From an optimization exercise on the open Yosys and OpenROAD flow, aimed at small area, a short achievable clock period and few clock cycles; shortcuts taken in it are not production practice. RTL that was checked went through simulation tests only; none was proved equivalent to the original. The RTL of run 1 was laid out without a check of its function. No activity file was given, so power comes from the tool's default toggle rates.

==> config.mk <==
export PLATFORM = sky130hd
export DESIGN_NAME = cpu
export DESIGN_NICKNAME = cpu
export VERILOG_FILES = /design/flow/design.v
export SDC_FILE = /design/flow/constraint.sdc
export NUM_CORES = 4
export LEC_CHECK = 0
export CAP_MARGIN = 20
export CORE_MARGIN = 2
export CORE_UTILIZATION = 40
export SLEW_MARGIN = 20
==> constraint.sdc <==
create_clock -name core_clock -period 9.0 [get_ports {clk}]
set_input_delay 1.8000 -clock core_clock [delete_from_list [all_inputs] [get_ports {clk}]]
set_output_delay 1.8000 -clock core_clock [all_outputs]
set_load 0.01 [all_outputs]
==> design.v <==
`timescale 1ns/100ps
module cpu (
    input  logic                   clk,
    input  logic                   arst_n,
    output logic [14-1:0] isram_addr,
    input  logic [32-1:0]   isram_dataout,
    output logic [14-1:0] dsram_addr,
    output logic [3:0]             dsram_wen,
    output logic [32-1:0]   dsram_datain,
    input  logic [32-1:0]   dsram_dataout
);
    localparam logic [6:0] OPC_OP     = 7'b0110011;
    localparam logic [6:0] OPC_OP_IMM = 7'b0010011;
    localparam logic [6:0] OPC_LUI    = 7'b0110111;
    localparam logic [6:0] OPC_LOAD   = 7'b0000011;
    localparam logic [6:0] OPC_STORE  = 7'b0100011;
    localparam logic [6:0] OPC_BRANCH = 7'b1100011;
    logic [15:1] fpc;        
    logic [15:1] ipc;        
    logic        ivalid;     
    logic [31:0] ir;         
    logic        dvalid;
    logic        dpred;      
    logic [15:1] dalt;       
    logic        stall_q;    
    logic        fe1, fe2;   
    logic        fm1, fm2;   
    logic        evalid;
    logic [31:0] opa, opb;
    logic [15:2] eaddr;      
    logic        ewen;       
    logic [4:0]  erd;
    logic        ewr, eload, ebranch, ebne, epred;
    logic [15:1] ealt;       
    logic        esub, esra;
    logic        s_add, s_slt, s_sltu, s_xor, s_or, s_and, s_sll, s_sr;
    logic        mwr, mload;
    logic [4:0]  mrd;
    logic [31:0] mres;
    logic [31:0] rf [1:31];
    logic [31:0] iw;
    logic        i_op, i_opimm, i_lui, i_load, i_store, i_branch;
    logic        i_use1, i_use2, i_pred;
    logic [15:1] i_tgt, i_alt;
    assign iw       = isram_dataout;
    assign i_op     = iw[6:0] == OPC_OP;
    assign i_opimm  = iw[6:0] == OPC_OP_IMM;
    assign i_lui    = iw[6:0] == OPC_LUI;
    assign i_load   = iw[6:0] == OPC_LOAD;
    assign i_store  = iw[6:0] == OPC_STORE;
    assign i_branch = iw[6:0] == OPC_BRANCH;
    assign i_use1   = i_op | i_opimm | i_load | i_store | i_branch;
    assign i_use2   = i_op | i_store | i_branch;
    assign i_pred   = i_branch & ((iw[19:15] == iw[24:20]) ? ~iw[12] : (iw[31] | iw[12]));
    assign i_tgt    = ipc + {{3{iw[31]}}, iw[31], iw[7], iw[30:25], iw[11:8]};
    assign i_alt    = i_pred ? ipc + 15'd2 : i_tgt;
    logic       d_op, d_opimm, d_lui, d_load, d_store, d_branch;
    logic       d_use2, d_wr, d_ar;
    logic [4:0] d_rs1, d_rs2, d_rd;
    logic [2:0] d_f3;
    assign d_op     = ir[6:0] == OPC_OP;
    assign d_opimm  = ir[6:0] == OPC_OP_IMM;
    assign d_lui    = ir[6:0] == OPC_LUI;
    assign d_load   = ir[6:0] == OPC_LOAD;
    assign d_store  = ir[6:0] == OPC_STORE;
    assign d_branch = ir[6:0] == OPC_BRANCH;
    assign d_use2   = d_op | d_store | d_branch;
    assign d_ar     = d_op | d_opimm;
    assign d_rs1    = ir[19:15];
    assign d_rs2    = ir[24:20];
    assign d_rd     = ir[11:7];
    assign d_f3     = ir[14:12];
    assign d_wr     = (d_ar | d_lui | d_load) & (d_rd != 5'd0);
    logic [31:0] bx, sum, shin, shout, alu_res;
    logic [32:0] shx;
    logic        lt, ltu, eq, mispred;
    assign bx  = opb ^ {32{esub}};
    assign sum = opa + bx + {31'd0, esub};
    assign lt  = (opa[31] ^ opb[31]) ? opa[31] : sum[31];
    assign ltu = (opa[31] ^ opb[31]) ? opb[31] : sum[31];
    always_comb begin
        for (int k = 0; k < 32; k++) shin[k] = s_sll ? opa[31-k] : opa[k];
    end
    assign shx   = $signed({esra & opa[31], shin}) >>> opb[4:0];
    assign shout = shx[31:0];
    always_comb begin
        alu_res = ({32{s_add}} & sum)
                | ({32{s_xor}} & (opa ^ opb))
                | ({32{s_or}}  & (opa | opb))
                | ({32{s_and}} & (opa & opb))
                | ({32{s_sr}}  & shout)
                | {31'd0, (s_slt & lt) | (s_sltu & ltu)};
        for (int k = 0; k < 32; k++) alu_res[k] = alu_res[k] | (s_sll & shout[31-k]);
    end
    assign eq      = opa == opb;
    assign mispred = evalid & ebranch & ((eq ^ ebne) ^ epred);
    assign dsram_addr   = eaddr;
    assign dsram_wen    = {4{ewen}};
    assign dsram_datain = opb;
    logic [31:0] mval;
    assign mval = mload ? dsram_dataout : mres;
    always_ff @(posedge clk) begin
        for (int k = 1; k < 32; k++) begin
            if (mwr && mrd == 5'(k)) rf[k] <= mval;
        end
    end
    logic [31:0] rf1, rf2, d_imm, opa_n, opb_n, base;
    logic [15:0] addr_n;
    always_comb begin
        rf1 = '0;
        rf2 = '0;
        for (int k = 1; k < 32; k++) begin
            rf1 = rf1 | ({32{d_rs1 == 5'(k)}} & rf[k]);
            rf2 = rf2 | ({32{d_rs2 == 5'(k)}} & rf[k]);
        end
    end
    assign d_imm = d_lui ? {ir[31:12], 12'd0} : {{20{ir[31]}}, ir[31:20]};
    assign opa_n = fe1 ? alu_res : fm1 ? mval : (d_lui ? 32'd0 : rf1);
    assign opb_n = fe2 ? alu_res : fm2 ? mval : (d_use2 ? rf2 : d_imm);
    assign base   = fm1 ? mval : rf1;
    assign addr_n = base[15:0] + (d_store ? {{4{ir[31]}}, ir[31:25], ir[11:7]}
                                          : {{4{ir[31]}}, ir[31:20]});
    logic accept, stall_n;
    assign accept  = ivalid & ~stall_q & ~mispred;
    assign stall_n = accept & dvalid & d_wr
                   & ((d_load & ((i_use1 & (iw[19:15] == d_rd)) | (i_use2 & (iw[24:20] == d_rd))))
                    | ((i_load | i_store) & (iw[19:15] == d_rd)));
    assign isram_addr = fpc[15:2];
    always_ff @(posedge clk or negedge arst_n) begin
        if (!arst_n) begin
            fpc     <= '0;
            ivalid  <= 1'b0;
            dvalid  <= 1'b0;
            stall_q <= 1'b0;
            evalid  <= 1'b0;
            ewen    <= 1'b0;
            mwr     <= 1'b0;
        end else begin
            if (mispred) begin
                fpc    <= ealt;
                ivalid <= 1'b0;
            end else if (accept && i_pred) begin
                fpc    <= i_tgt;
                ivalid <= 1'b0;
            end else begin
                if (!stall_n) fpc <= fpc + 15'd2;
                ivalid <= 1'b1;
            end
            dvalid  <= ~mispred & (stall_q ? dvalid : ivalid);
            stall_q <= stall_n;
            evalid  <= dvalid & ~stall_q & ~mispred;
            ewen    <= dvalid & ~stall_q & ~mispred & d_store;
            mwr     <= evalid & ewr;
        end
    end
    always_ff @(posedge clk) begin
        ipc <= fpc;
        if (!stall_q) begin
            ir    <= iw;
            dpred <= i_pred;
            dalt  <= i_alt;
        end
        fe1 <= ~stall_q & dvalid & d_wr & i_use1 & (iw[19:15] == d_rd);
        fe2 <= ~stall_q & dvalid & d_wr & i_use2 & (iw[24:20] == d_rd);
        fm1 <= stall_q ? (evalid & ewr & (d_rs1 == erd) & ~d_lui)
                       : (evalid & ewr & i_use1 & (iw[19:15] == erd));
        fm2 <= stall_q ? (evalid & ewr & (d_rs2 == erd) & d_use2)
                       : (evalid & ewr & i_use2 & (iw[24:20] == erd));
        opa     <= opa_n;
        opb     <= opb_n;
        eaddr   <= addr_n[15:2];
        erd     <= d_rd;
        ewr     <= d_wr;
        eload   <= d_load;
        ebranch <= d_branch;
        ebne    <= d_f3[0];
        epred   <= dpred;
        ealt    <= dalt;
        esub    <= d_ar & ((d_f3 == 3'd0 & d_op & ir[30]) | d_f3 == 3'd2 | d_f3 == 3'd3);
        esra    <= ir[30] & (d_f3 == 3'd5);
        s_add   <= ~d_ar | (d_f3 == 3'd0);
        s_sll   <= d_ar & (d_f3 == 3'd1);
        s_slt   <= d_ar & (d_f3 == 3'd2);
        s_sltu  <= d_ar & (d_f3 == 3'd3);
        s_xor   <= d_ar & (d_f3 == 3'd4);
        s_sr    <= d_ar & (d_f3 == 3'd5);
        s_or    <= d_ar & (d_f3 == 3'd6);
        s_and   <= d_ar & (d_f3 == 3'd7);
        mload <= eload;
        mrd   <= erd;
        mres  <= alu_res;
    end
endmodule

· · ·

WHAT NEEDS TO BE DONE :: Above are the records. Copy every line in them holding "shout".

RESULT FOR THIS EXERCISE ::
    logic [31:0] bx, sum, shin, shout, alu_res;
    assign shout = shx[31:0];
                | ({32{s_sr}}  & shout)
        for (int k = 0; k < 32; k++) alu_res[k] = alu_res[k] | (s_sll & shout[31-k]);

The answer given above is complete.